** Exercise details **
In the records that follow, find each line with "shifted" and pull it out.

** Data to examine **
**src/common/rv_macros.svh**
```systemverilog
`ifndef RV_MACROS_SVH
`define RV_MACROS_SVH

// data path width
`define XLEN 32

// first pc after reset
`define RESET_PC 32'h8000_0000

// data memory size in bytes, power of two
`define DMEM_BYTES 256

// machine csrs
`define CSR_COUNT 4

`endif

```
**src/rtl/lsu.sv**
```systemverilog
`default_nettype none
`include "rv_macros.svh"

module lsu (
	input  logic             clk,
	input  logic             rst_n,
	input  logic [`XLEN-1:0] addr,
	input  logic [`XLEN-1:0] store_data,
	input  logic [3:0]       wmask,
	input  logic             mem_we,
	input  logic [2:0]       funct3,
	output logic [`XLEN-1:0] load_data
);

	localparam int AW = $clog2(`DMEM_BYTES);

	logic [7:0]       mem [`DMEM_BYTES];
	logic [AW-3:0]    word_idx;
	logic [1:0]       offset;
	logic [3:0]       bmask;
	logic [`XLEN-1:0] wdata;
	logic [`XLEN-1:0] word;
	logic [`XLEN-1:0] shifted;

	assign word_idx = addr[AW-1:2]; // wraps modulo memory size
	assign offset   = addr[1:0];
	assign bmask    = wmask << offset;
	assign wdata    = store_data << {offset, 3'b000};

	always_comb begin
		for (int i = 0; i < 4; i++) begin
			word[8*i +: 8] = mem[{word_idx, 2'(i)}];
		end
	end

	assign shifted = word >> {offset, 3'b000};

	always_comb begin
		case (funct3)
			3'b000:  load_data = {{(`XLEN-8){shifted[7]}}, shifted[7:0]};    // lb
			3'b001:  load_data = {{(`XLEN-16){shifted[15]}}, shifted[15:0]}; // lh
			3'b100:  load_data = {{(`XLEN-8){1'b0}}, shifted[7:0]};          // lbu
			3'b101:  load_data = {{(`XLEN-16){1'b0}}, shifted[15:0]};        // lhu
			default: load_data = shifted;
		endcase
	end

	always_ff @(posedge clk or negedge rst_n) begin
		if (!rst_n) begin
			for (int i = 0; i < `DMEM_BYTES; i++) begin
				mem[i] <= '0;
			end
		end else if (mem_we) begin
			for (int i = 0; i < 4; i++) begin
				if (bmask[i]) begin
					mem[{word_idx, 2'(i)}] <= wdata[8*i +: 8];
				end
			end
		end
	end

endmodule

`default_nettype wire

```
**config.mk**
```make
export PLATFORM = sky130hd
export DESIGN_NAME = lsu
export DESIGN_NICKNAME = d
export VERILOG_FILES = /design/src/rtl/lsu.sv
export VERILOG_INCLUDE_DIRS = /design/src /design/src/common
export SDC_FILE = /design/constraint.sdc
export NUM_CORES = 2
export LEC_CHECK = 0
export BUFFER_PORTS_ARGS = -buffer_cell sky130_fd_sc_hd__buf_4
export CAP_MARGIN = 20
export CORE_ASPECT_RATIO = 0.75
export CORE_MARGIN = 4
export CORE_UTILIZATION = 50
export CTS_CLUSTER_SIZE = 25
export DETAILED_ROUTE_END_ITERATION = 6
export GPL_TIMING_DRIVEN = 1
export MAX_ROUTING_LAYER = met4
export PLACE_DENSITY = 0.74
export SLEW_MARGIN = 25
export SYNTH_ARGS = -nofsm -noshare
export SYNTH_HDL_FRONTEND = slang
export SYNTH_SLANG_ARGS = --single-unit
export TNS_END_PERCENT = 30
```
**constraint.sdc**
```tcl
create_clock -name clk -period 3.1 [get_ports clk]
set_clock_uncertainty 0.1 [all_clocks]
set_input_delay 0.155 -clock clk [delete_from_list [all_inputs] [get_ports clk]]
set_output_delay 0.155 -clock clk [all_outputs]
set_load 0.005 [all_outputs]
```
==> flow_metrics.tcl <==
set metrics [dict create \
    status "complete, but fails checks" \
    failed_checks "negative setup slack" \
    max_freq_ghz 0.2533 \
    critical_path_depth 11 \
    fin_crit_sh 1.273 \
    stdcell_count 11790 \
    setup_tns_ps -24140 \
    antenna_found_initial 19 \
    yosysTopAreaCellShare 0.5894 \
    vias 75530 \
    largest_reg_flops 2048 \
    clk_pin_slew_ps 70 \
    ir_drop_v 0.0005414 \
    ios 106 \
    seqCellArea_um2 51250 \
    core-area_um2 172800 \
    worst-slew-pin-transition_ps 1025 \
    wl_per_cell_um 27.58 \
    hp-class "input port to register" \
    place.gp.congestion 1.048 \
    crit_chain "and4b_1 -> a2111oi_4 -> o32a_1 -> o2111ai_2 -> nor4b_4 -> buf_4 -> a2111oi_2 -> a311oi_4 -> buf_12 -> o22ai_1 -> buf_4" \
    nets 9407 \
    layout-drive-gt1-share 0.1497 \
    largest-register "mem" \
    die_w_um 489.5 \
    initial_core_util 0.5033 \
    critPathTopFamily "compound AO/OA/AOI/OAI gates" \
    ant_nets 0 \
    netlist_area_um2 86950 \
    netlist_instances 8959 \
    cap_violations 0 \
    crit_path_start_kind "register" \
    postLayoutCellArea_um2 102600 \
    firstDrtPassIters 7 \
    place_inst 11390 \
    critical_path_class "register to primary output" \
    io_buffers 81 \
    ys_warn_count 0 \
    crit_slowest_cell "a2111oi_4" \
    cp_max_fo 10 \
    die-area_um2 180700 \
    r2r_slack_ps 2160 \
    ys_seq_elements 2048 \
    root_buffer "clkbuf_16" \
    hpwlAfterDp_um 220600 \
    hold_violations 0 \
    clkLatencyLatePin_ps 850 \
    layout_commonest_cell "nand2_1" \
    top_regs "mem: 2048 flops" \
    rows 132 \
    synthTopCellsByArea "dfrtp_1, o21ai_0, nand2_1, a22oi_1, clkbuf_1" \
    cp_slowest_stage_delay_ps 410 \
    p_sw_mw 14.87 \
    netlist.top_cell.by_area "dfrtp_1" \
    comb_power_share 0.086 \
    swShare 0.2560 \
    worstHoldPathCells 6 \
    synth.distinct_cells 78 \
    clkPwrFrac 0.420 \
    arrival_ps 3690 \
    viasPerCell 6.406 \
    grt_pass1_wl_um 484400 \
    period_needed_ps 3947 \
    cts.sinks 2048 \
    layout_setup_ws_ps -847.2 \
    worstPathRequired_ps 2840 \
    p_seq_frac 0.494 \
    setup_viol 32 \
    area_growth_pct 17.97 \
    pwr_density_cell_nw_per_um2 566.2 \
    drt_wl_total_um 325100 \
    max_slew_margin 0.3151 \
    mostFrequentLayoutCells "nand2_1, o21ai_0, dfrtp_1" \
    slew_violations 0 \
    drc_errors 0 \
    end_kind "primary output" \
    rsz0062_at_grt "yes" \
    htree_levels 4 \
    yosysSeqAreaShare 0.5894 \
    critical_path.most_common_cell "buf_4" \
    syn_avg_cell_area_um2 9.705 \
    synth-edff-count 0 \
    ys.flop_type "dfrtp_1" \
    synth.net_count 9033 \
    leakage_nw 44.25 \
    grt_max_degree 125 \
    cts_tree "yes" \
    reg2reg_depth 3 \
    drtIter0Drc 10780 \
    first_global_vias 73320 \
    clk_path_buf_depth 3 \
    gr-total-overflow 0 \
    internal-power_mw 43.21 \
    cts_buffers 191 \
    final.fill_count 14180 \
    synthArstFlopShare 1.000 \
    place_area_um2 95450 \
    grtUsageTotal 0.3698 \
    die_y_um 369.1 \
    multi_input_area_um2 32870 \
    crit_buf_inv 3 \
]
final cells by class:
| class | instances | share of cell area |
|---|---|---|
| diodes | 21 | 0.0005123 |
| clock buffers | 280 | 0.05437 |
| clock inverters | 71 | 0.008307 |
| inverters | 4 | 0.0001464 |
| multi-input cells | 6122 | 0.3205 |
| flip-flops and latches | 2048 | 0.4996 |
| well taps | 2278 | 0.02779 |
| repair buffers | 966 | 0.08877 |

** Solution for this exercise **
	logic [`XLEN-1:0] shifted;
	assign shifted = word >> {offset, 3'b000};
			3'b000:  load_data = {{(`XLEN-8){shifted[7]}}, shifted[7:0]};    // lb
			3'b001:  load_data = {{(`XLEN-16){shifted[15]}}, shifted[15:0]}; // lh
			3'b100:  load_data = {{(`XLEN-8){1'b0}}, shifted[7:0]};          // lbu
			3'b101:  load_data = {{(`XLEN-16){1'b0}}, shifted[15:0]};        // lhu
			default: load_data = shifted;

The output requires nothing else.